Task to carry out = Below are the records; copy each line in which "routing" can be found.

(Stored data)
**config.mk**
```make
export PLATFORM = sky130hd
export DESIGN_NAME = tlb_prot
export DESIGN_NICKNAME = d
export VERILOG_FILES = /design/src/rtl/tlb_pkg.sv /design/src/rtl/tlb_match.sv /design/src/rtl/tlb_perm.sv /design/src/rtl/tlb_repl.sv /design/src/rtl/tlb_prot.sv
export SDC_FILE = /design/constraint.sdc
export NUM_CORES = 1
export LEC_CHECK = 0
export BUFFER_PORTS_ARGS = -buffer_cell sky130_fd_sc_hd__buf_2
export CORE_MARGIN = 3
export CORE_UTILIZATION = 68
export CTS_BUF_LIST = sky130_fd_sc_hd__clkbuf_4
export CTS_CLUSTER_DIAMETER = 120
export DETAILED_ROUTE_END_ITERATION = 7
export PLACE_DENSITY = 0.88
export SLEW_MARGIN = 20
export SYNTH_ARGS = -nofsm -noshare
export SYNTH_HDL_FRONTEND = slang
export SYNTH_SLANG_ARGS = --single-unit
```
**constraint.sdc**
```tcl
create_clock -name clk_i -period 9.6 [get_ports clk_i]
set_input_delay 0.96 -clock clk_i [delete_from_list [all_inputs] [get_ports clk_i]]
set_output_delay 0.96 -clock clk_i [all_outputs]
set_load 0.005 [all_outputs]
```
**src/rtl/tlb_pkg.sv**
```systemverilog
package tlb_pkg;
  typedef enum logic [1:0] {
    ACC_READ  = 2'd0,
    ACC_WRITE = 2'd1,
    ACC_FETCH = 2'd2,
    ACC_RSVD  = 2'd3
  } acc_e;

  typedef enum logic [1:0] {
    RES_OK   = 2'd0,
    RES_MISS = 2'd1,
    RES_PAGE = 2'd2,
    RES_PROT = 2'd3
  } res_e;

  typedef struct packed {
    logic sup;
    logic ex;
    logic wr;
    logic rd;
  } prot_t;
endpackage

```
**src/rtl/tlb_match.sv**
```systemverilog
module tlb_match #(
  parameter  int N     = 8,
  parameter  int TAG_W = 20,
  localparam int IDX_W = (N > 1) ? $clog2(N) : 1
) (
  input  logic [N-1:0]            valid_i,
  input  logic [N-1:0][TAG_W-1:0] tags_i,
  input  logic [TAG_W-1:0]        key_i,
  output logic                    hit_o,
  output logic [N-1:0]            oh_o,
  output logic [IDX_W-1:0]        idx_o
);
  for (genvar g = 0; g < N; g++) begin : g_cmp
    assign oh_o[g] = valid_i[g] && (tags_i[g] == key_i);
  end

  assign hit_o = |oh_o;

  // tags are unique, so OR-encoding the one-hot is exact
  always_comb begin
    idx_o = '0;
    for (int i = 0; i < N; i++) begin
      if (oh_o[i]) idx_o = idx_o | IDX_W'(i);
    end
  end
endmodule

```
**src/rtl/tlb_perm.sv**
```systemverilog
module tlb_perm (
  input  logic [3:0] prot_i,
  input  logic [1:0] acc_i,
  input  logic       user_i,
  output logic       allow_o
);
  import tlb_pkg::*;

  prot_t p;
  logic  right;

  assign p = prot_t'(prot_i);

  always_comb begin
    unique case (acc_e'(acc_i))
      ACC_READ:  right = p.rd;
      ACC_WRITE: right = p.wr;
      ACC_FETCH: right = p.ex;
      default:   right = 1'b0;
    endcase
  end

  assign allow_o = right && !(user_i && p.sup);
endmodule

```
**src/rtl/tlb_repl.sv**
```systemverilog
module tlb_repl #(
  parameter  int N     = 8,
  localparam int IDX_W = (N > 1) ? $clog2(N) : 1
) (
  input  logic [N-1:0]     occ_i,
  input  logic [N-1:0]     use_i,
  input  logic             touch_i,
  input  logic [IDX_W-1:0] touch_idx_i,
  input  logic [N-1:0]     clr_i,
  output logic [IDX_W-1:0] victim_o,
  output logic [N-1:0]     use_d_o
);
  logic [N-1:0] touch_oh;
  logic [N-1:0] use_set;

  always_comb begin
    victim_o = '0;
    if (&occ_i) begin
      for (int i = N - 1; i >= 0; i--) begin
        if (!use_i[i]) victim_o = IDX_W'(i);
      end
    end else begin
      for (int i = N - 1; i >= 0; i--) begin
        if (!occ_i[i]) victim_o = IDX_W'(i);
      end
    end
  end

  assign touch_oh = touch_i ? (N'(1) << touch_idx_i) : '0;

  always_comb begin
    use_set = use_i | touch_oh;
    if (touch_i && (&use_set)) use_set = touch_oh;
    use_d_o = use_set & ~clr_i;
  end
endmodule

```
**src/rtl/tlb_prot.sv**
```systemverilog
module tlb_prot #(
  parameter  int VA_W    = 32,
  parameter  int PA_W    = 32,
  parameter  int OFFS_W  = 12,
  parameter  int ENTRIES = 8,
  localparam int VPN_W   = VA_W - OFFS_W,
  localparam int PPN_W   = PA_W - OFFS_W,
  localparam int IDX_W   = (ENTRIES > 1) ? $clog2(ENTRIES) : 1
) (
  input  logic             clk_i,
  input  logic             rst_ni,
  input  logic             req_valid_i,
  input  logic [VA_W-1:0]  vaddr_i,
  input  logic [1:0]       acc_i,
  input  logic             user_i,
  output logic             hit_o,
  output logic [1:0]       fault_o,
  output logic             refill_req_o,
  output logic [PA_W-1:0]  paddr_o,
  output logic             dirty_o,
  input  logic             refill_i,
  input  logic [VPN_W-1:0] refill_vpn_i,
  input  logic [PPN_W-1:0] refill_ppn_i,
  input  logic [3:0]       refill_prot_i,
  input  logic             refill_present_i,
  input  logic             refill_dirty_i,
  input  logic             inval_i,
  input  logic [VPN_W-1:0] inval_vpn_i
);
  import tlb_pkg::*;

  logic [ENTRIES-1:0]            occ_q, use_q, dirty_q, pres_q;
  logic [ENTRIES-1:0][VPN_W-1:0] vpn_q;
  logic [ENTRIES-1:0][PPN_W-1:0] ppn_q;
  logic [ENTRIES-1:0][3:0]       prot_q;

  logic [VPN_W-1:0]   l_vpn;
  logic               l_hit, r_hit, i_hit;
  logic [ENTRIES-1:0] l_oh, r_oh, i_oh;
  logic [IDX_W-1:0]   l_idx, r_idx_m, i_idx;
  logic [IDX_W-1:0]   victim, r_idx;
  logic               allow;
  res_e               res;
  logic               touch;
  logic [IDX_W-1:0]   touch_idx;
  logic [ENTRIES-1:0] use_d;
  logic               wr_ok;

  assign l_vpn = vaddr_i[VA_W-1:OFFS_W];

  tlb_match #(.N(ENTRIES), .TAG_W(VPN_W)) u_lk_match (
    .valid_i(occ_q), .tags_i(vpn_q), .key_i(l_vpn),
    .hit_o(l_hit), .oh_o(l_oh), .idx_o(l_idx)
  );

  tlb_match #(.N(ENTRIES), .TAG_W(VPN_W)) u_rf_match (
    .valid_i(occ_q), .tags_i(vpn_q), .key_i(refill_vpn_i),
    .hit_o(r_hit), .oh_o(r_oh), .idx_o(r_idx_m)
  );

  tlb_match #(.N(ENTRIES), .TAG_W(VPN_W)) u_iv_match (
    .valid_i(occ_q), .tags_i(vpn_q), .key_i(inval_vpn_i),
    .hit_o(i_hit), .oh_o(i_oh), .idx_o(i_idx)
  );

  tlb_perm u_perm (
    .prot_i(prot_q[l_idx]), .acc_i(acc_i), .user_i(user_i), .allow_o(allow)
  );

  // priority: miss, not present, protection
  always_comb begin
    if (!l_hit)              res = RES_MISS;
    else if (!pres_q[l_idx]) res = RES_PAGE;
    else if (!allow)         res = RES_PROT;
    else                     res = RES_OK;
  end

  assign hit_o        = req_valid_i && (res == RES_OK);
  assign refill_req_o = req_valid_i && (res == RES_MISS);
  assign fault_o      = req_valid_i ? res : RES_OK;
  assign paddr_o      = hit_o ? {ppn_q[l_idx], vaddr_i[OFFS_W-1:0]} : '0;
  assign dirty_o      = hit_o && dirty_q[l_idx];
  assign wr_ok        = hit_o && (acc_e'(acc_i) == ACC_WRITE);

  // an already-held page is overwritten in place to keep tags unique
  assign r_idx     = r_hit ? r_idx_m : victim;
  assign touch     = refill_i || (req_valid_i && l_hit);
  assign touch_idx = refill_i ? r_idx : l_idx;

  tlb_repl #(.N(ENTRIES)) u_repl (
    .occ_i(occ_q), .use_i(use_q), .touch_i(touch), .touch_idx_i(touch_idx),
    .clr_i(inval_i ? i_oh : '0), .victim_o(victim), .use_d_o(use_d)
  );

  // ordering within a cycle: lookup update, then refill, then invalidate
  always_ff @(posedge clk_i or negedge rst_ni) begin
    if (!rst_ni) begin
      occ_q   <= '0;
      use_q   <= '0;
      dirty_q <= '0;
    end else begin
      use_q <= use_d;
      if (wr_ok) dirty_q[l_idx] <= 1'b1;
      if (refill_i) begin
        occ_q[r_idx]   <= 1'b1;
        dirty_q[r_idx] <= refill_dirty_i;
      end
      if (inval_i && i_hit) occ_q[i_idx] <= 1'b0;
    end
  end

  always_ff @(posedge clk_i) begin
    if (refill_i) begin
      vpn_q[r_idx]  <= refill_vpn_i;
      ppn_q[r_idx]  <= refill_ppn_i;
      prot_q[r_idx] <= refill_prot_i;
      pres_q[r_idx] <= refill_present_i;
    end
  end
endmodule

```
==> flow_metrics.py, run 1 <==
metrics = {
    "synth": {
        "synth_seq_area_share": 0.553,
        "ys_warn_count": 0,
        "avgSynthCellArea_um2": 12.0,
        "syn-num-nets": 1822,
        "synth_seq_cells": 384,
        "synth-adder-area-share": 0,
        "synth_compound_area_frac": 0.0651,
        "synthCells": 1716,
        "netlist_top_cells_area": "edfxtp_1, xnor2_1, xor2_1",
        "synth_async_sr_flop_share": 0.0625,
        "yosys.area_share.simple": 0.148,
        "netlist.area_leader.share": 0.524,
        "yosys.area.top_type": "edfxtp_1",
        "synth-xor-area-share": 0.205,
        "synth_top_family_by_area": "XOR/XNOR gates",
        "synth_edf_count": 360,
        "synthFlopType": "edfxtp_1",
        "synth_area_um2": 20600,
        "synth_cell_type_count": 69,
        "yosys-mux-area-fraction": 0.00934,
    },
    "pwr": {
        "peakVddDrop_uv": 224,
        "power_mw": 6.87,
        "swShare": 0.397,
        "p_int_mw": 4.14,
        "power_frac_clock": 0.201,
        "power_density_nw_per_um2": 301,
        "power.switching_mw": 2.73,
        "sequentialPowerShare": 0.475,
        "p_leak_nw": 7.53,
        "comb_power_share": 0.324,
    },
    "grt": {
        "grt_pass1_vias": 16780,
        "grt_pass1_wl_mm": 108,
        "antenna_found_initial": 6,
        "grt_overflow": 0,
        "track_usage": 0.449,
        "grt_max_degree": 49,
    },
    "timing": {
        "relSlewSlack": 0.302,
        "rsz0062_at_grt": "false",
        "fin_crit_ns": 6.59,
        "setup_viol": 0,
        "tns_ns": 0,
        "fmax_mhz": 152,
        "finalCritPeriodShare": 0.687,
        "final_hold_viol_count": 0,
        "worst_slack_ns": 3.01,
        "maxSlewViolCount": 0,
        "worst_slew_pin_slew_ns": 1.05,
        "fin_skew_ns": 0.0802,
        "whs_ns": 0.177,
    },
    "hold_path": {
        "hold_path.class": "in2async",
    },
    "place": {
        "routabilityCongestion": 1.04,
        "io_buffer_count": 142,
        "place_ws_ns": 2.89,
        "hpwl_mm": 48.4,
        "placedCellCount": 2175,
        "dpl_cell_area_um2": 21600,
    },
    "critical_path": {
        "cp_num_buf_inv": 2,
        "worstPathArrival_ns": 5.63,
        "path_cells": "xor2_1 -> or4_1 -> or4_1 -> o22a_1 -> o21ai_0 -> nand2_1 -> o22a_1 -> a32o_1 -> or2_4 -> nor3_4 -> buf_16 -> and3_1 -> buf_2",
        "path_max_fanout": 24,
        "start_kind": "register",
        "endpoint_kind": "output pin",
        "crit_path_max_incr_delay_ns": 0.59,
        "path_class": "reg2out",
        "critPathTopFamily": "simple AND/OR/NAND/NOR gates",
        "worstPathRequired_ns": 8.64,
        "cp_slowest_cell": "or4_1",
    },
    "layout": {
        "nets": 1988,
        "layoutNonFillerInstCount": 2352,
        "syn_to_final_growth_pct": 10.7,
        "fin_area_um2": 22900,
        "n_fill_cell": 1839,
        "utilization": 0.767,
        "drive_gt1_frac": 0.174,
        "final_common_cell": "edfxtp_1",
        "final_cell_mix": "edfxtp_1, xnor2_1, clkbuf_4, buf_2, xor2_1",
    },
    "cts": {
        "cts_hold_buf": 0,
        "cts_root_buffer": "clkbuf_4",
        "max-clock-path-buffers": 3,
        "numClockSinks": 384,
        "cts_tree": "done",
        "numCtsBuffers": 94,
        "clk_latency_ns": 0.83,
        "clk_pin_slew_ns": 0.08,
        "htree_levels": 3,
        "cts_setup_buffers": 0,
        "post_cts_resized": 0,
    },
    "outcome": {
        "status": "finished with violations",
        "violations": "DRC",
    },
    "routing": {
        "post-route-drc-count": 5,
        "drt_iter0_markers": 3045,
        "wl_per_cell_um": 31.4,
        "first_pass_iters": 8,
        "vias": 17258,
        "vias_per_cell": 7.34,
        "ant_nets": 0,
        "drt-total-wl_mm": 73.8,
    },
    "die": {
        "start_util": 0.693,
        "die-area_um2": 32500,
        "die_h_um": 180,
        "io_pins": 143,
        "num_rows": 63,
        "core_um2": 29800,
        "dieWidth_um": 180,
    },
    "flow_run": {
        "cap_violations": 0,
    },
}
==> cell families (layout without fill, tap and decap cells) <==
| family | count (synthesis) | after routing |
|---|---|---|
| AO/OA/AOI/OAI | 190 | 190 |
| XOR/XNOR | 484 | 484 |
| buffers and inverters | 96 | 335 |
| flip-flops | 384 | 384 |
| multiplexers | 19 | 19 |
| other | 0 | 7 |
| AND/OR/NAND/NOR | 543 | 543 |
==> synthesized netlist by cell type (3+ instances only) <==
cell	number
a211oi_1	14
a21boi_0	4
a21oi_1	23
a22oi_1	5
a31oi_1	5
a41oi_1	5
and2_1	17
and3_1	28
and4_1	6
buf_2	6
buf_6	5
clkbuf_1	73
dfrtp_1	24
edfxtp_1	360
inv_1	11
mux2i_1	17
nand2_1	64
nand2b_1	11
nand3_1	64
nand4_1	126
nand4b_1	7
nor2_1	88
nor2b_1	5
nor3_1	8
nor3b_1	13
nor4_1	52
o211ai_1	5
o21ai_0	8
o22a_1	11
o22ai_1	77
o2bb2ai_1	3
or2_2	11
or3_1	5
or3b_2	4
or4_1	26
xnor2_1	344
xor2_1	140
==> power by group through the flow <==
stage | sequential (mW) | clock (mW) | combinational, mW
6_report | 3.26 | 1.38 | 2.23
3_5_place_dp | 3.23 | 0 | 2.15
2_1_floorplan | 3.07 | 0 | 1.52
3_3_place_gp | 3.21 | 0 | 2.11
4_1_cts | 3.22 | 1.38 | 2.16
5_1_grt | 3.28 | 1.47 | 2.36
==> area by class of cell <==
| cell class | count | area (µm²) | share of cell area |
|---|---|---|---|
| timing repair buffer | 155 | 828 | 0.0362 |
| antenna | 7 | 17.5 | 0.000767 |
| clock buffer | 142 | 1070 | 0.0467 |
| multi-input combinational | 1236 | 8870 | 0.388 |
| sequential | 384 | 11400 | 0.499 |
| tap | 390 | 488 | 0.0214 |
| inverter | 11 | 41.3 | 0.00181 |
| clock inverter | 27 | 131 | 0.00575 |
==> final timing paths <==
| kind | depth (start not counted) | startpoint | end | slack (ns) |
|---|---|---|---|---|
| worst max-delay path | 13 | vpn_q[89] | paddr_o[14] | 3.01 |
| max in group asynchronous | 1 | rst_ni | occ_q[5] | 9.01 |
| worst max register to register | 11 | vpn_q[89] | dirty_q[2] | 5.03 |
| worst min register to register | 1 | dirty_q[7] | dirty_q[7] | 0.53 |
| worst min-delay path | 1 | rst_ni | dirty_q[6] | 0.18 |
| min in group clk_i | 1 | refill_ppn_i[0] | ppn_q[140] | 0.41 |
==> worst register-to-register path, delay by kind of cell (launching register included) <==
kind	cells	cell delay [ns]
AO/OA/AOI/OAI	6	2.06
XOR/XNOR	1	0.22
flip-flops	1	0.50
multiplexers	1	0.19
AND/OR/NAND/NOR	3	1.52
==> metal layers <==
| metal | GRT usage | vias to the layer above | part of all wire |
|---|---|---|---|
| li1 | - | 6859 | - |
| met1 | 0.616 | 8077 | 0.34 |
| met2 | 0.644 | 1941 | 0.42 |
| met3 | 0.158 | 375 | 0.18 |
| met4 | 0.215 | 6 | 0.060 |
| met5 | 0 | - | 0.0018 |
==> sequential cells by signal, summed over array words and instances, names as in the netlist <==
name / flops
use_q: 8
vpn_q: 160
occ_q: 8
ppn_q: 160
dirty_q: 8
prot_q: 32
pres_q: 8
No activity file was read; power rests on OpenSTA's default activity.
==> run 2: changes to the inputs <==
CORE_UTILIZATION = 63   (was 68)
PLACE_DENSITY = 0.83   (was 0.88)
clock period = 6.4 ns   (was 9.6 ns; I/O delays follow)
==> flow_metrics.py, run 2 (synthesized netlist as in run 1, its figures left out) <==
metrics = {
    "grt": {
        "grt_overflow": 0,
        "grt_max_degree": 49,
        "track_usage": 0.430,
        "grt_pass1_vias": 16658,
        "grt_pass1_wl_mm": 109,
        "antenna_found_initial": 6,
    },
    "layout": {
        "utilization": 0.720,
        "seq_area_um2": 11400,
        "n_fill_cell": 2212,
        "fin_area_um2": 22900,
        "drive_gt1_frac": 0.177,
        "final_cell_mix": "edfxtp_1, xnor2_1, buf_2, xor2_1, clkbuf_4",
        "final_common_cell": "edfxtp_1",
        "reg_top3": "ppn_q: 160 flops, vpn_q: 160 flops, prot_q: 32 flops",
        "syn_to_final_growth_pct": 11.1,
        "multi_input_area_um2": 8870,
        "nets": 1994,
    },
    "die": {
        "die-area_um2": 35000,
        "dieWidth_um": 187,
        "num_rows": 65,
        "die_h_um": 187,
        "start_util": 0.647,
        "core_um2": 31900,
        "io_pins": 143,
    },
    "critical_path": {
        "worstPathRequired_ns": 5.76,
        "start_kind": "register",
        "path_max_fanout": 34,
        "r2r_cells": 11,
        "r2r_end": "dirty_q[7]",
        "r2r-start": "vpn_q[87]",
        "worstPathArrival_ns": 5.42,
        "cp-startpoint": "vpn_q[87]",
        "rrSetupSlack_ns": 1.86,
        "endpoint": "paddr_o[20]",
        "path_class": "reg2out",
        "endpoint_kind": "output pin",
    },
    "routing": {
        "post-route-drc-count": 0,
        "first_pass_iters": 8,
        "wl_per_cell_um": 31.8,
        "drt_iter0_markers": 2417,
        "ant_nets": 0,
        "vias": 16873,
        "drt-total-wl_mm": 76.2,
        "vias_per_cell": 7.04,
    },
    "timing": {
        "fin_crit_ns": 6.06,
        "setup_viol": 0,
        "fin_skew_ns": 0.0681,
        "finalCritPeriodShare": 0.947,
        "fmax_mhz": 165,
        "final_hold_viol_count": 0,
        "maxSlewViolCount": 0,
        "whs_ns": 0.0600,
        "rsz0062_at_grt": "false",
        "relSlewSlack": 0.210,
        "worst_slew_pin_slew_ns": 1.18,
        "tns_ns": 0,
    },
    "pwr": {
        "power_density_nw_per_um2": 450,
        "peakVddDrop_uv": 416,
        "power_mw": 10.3,
        "p_leak_nw": 7.56,
    },
    "cts": {
        "htree_levels": 3,
        "cts_setup_buffers": 0,
        "post_cts_resized": 0,
        "clk_latency_ns": 0.85,
        "cts_root_buffer": "clkbuf_4",
        "numClockSinks": 384,
        "cts_tree": "done",
        "clk_pin_slew_ns": 0.07,
        "numCtsBuffers": 93,
        "max-clock-path-buffers": 3,
    },
    "place": {
        "routabilityCongestion": 1.06,
        "hpwl_mm": 50.5,
        "io_buffer_count": 142,
        "dpl_cell_area_um2": 21700,
    },
    "hold_path": {
        "holdPathStages": 1,
        "hold_path.class": "in2reg",
    },
    "outcome": {
        "status": "finished clean",
    },
    "flow_run": {
        "cap_violations": 0,
    },
}
run 2: changes by cell type in the layout (fill, tap and decap cells not counted), moves of 2 or more:
| cell | change |
|---|---|
| diode_2 | -4 |
| clkbuf_4 | -3 |
| clkinv_1 | -5 |
| buf_12 | +2 |
| clkinv_2 | +4 |
| buf_4 | +5 |
run 2: where the power goes:
part / leakage (nW) / internal (mW) / total (mW) / switching [mW]
Sequential: 3.52 / 4.02 / 4.90 / 0.880
Combinational: 3.33 / 1.20 / 3.39 / 2.19
Clock: 0.710 / 1.00 / 2.04 / 1.04
run 2: how the worst min path moves through the flow:
stage,endpoint,slack [ns],startpoint
4_1_cts,ppn_q[57],0.03,refill_ppn_i[17]
5_1_grt,ppn_q[130],0.05,refill_ppn_i[10]
3_3_place_gp,dirty_q[7],0.49,dirty_q[7]
6_report,ppn_q[20],0.06,refill_ppn_i[0]
2_1_floorplan,dirty_q[0],0.34,rst_ni
3_5_place_dp,dirty_q[7],0.51,dirty_q[7]
run 2: worst max-delay path, cell delays in order (launching register included):
cell and delay [ns]:
edfxtp_1 0.46, xor2_1 0.20, or4_1 0.56, or4_1 0.60
o22a_1 0.38, o21ai_0 0.36, nand2_1 0.32, o221a_1 0.34
a32o_1 0.27, or2_4 0.27, nor3_4 0.11, buf_4 0.34
and3_1 0.24, buf_2 0.13
run 2: cell type report:
| class | count | area share |
|---|---|---|
| sequential | 384 | 0.497 |
| tap | 435 | 0.0237 |
| antenna | 3 | 0.000327 |
| clock buffer | 139 | 0.0455 |
| clock inverter | 26 | 0.00595 |
| multi-input combinational | 1236 | 0.387 |
| timing repair buffer | 162 | 0.0387 |
| inverter | 11 | 0.00180 |
run 2: layer usage:
| layer | vias up | wire length [µm] | GRT usage |
|---|---|---|---|
| met5 | - | 13 | 0 |
| met4 | 2 | 5130 | 0.254 |
| met3 | 356 | 11200 | 0.143 |
| met2 | 1540 | 32300 | 0.621 |
| met1 | 8114 | 27600 | 0.571 |
| li1 | 6861 | - | - |
run 2: what timing repair did:
item,in CTS,in global routing
endpoints found under the setup margin,0,0
hold endpoints to repair,24,0
hold buffers,1,0
run 2: metrics by stage:
stage	instances	worst slack, ns
3_5_place_dp	2227	0.888
2_1_floorplan	1716	0.305
4_1_cts	2393	0.412
3_3_place_gp	2227	1.07
5_1_grt	2394	0.147
6_report	2396	0.339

Your solution =
    "routing": {
| family | count (synthesis) | after routing |
    "routing": {
item,in CTS,in global routing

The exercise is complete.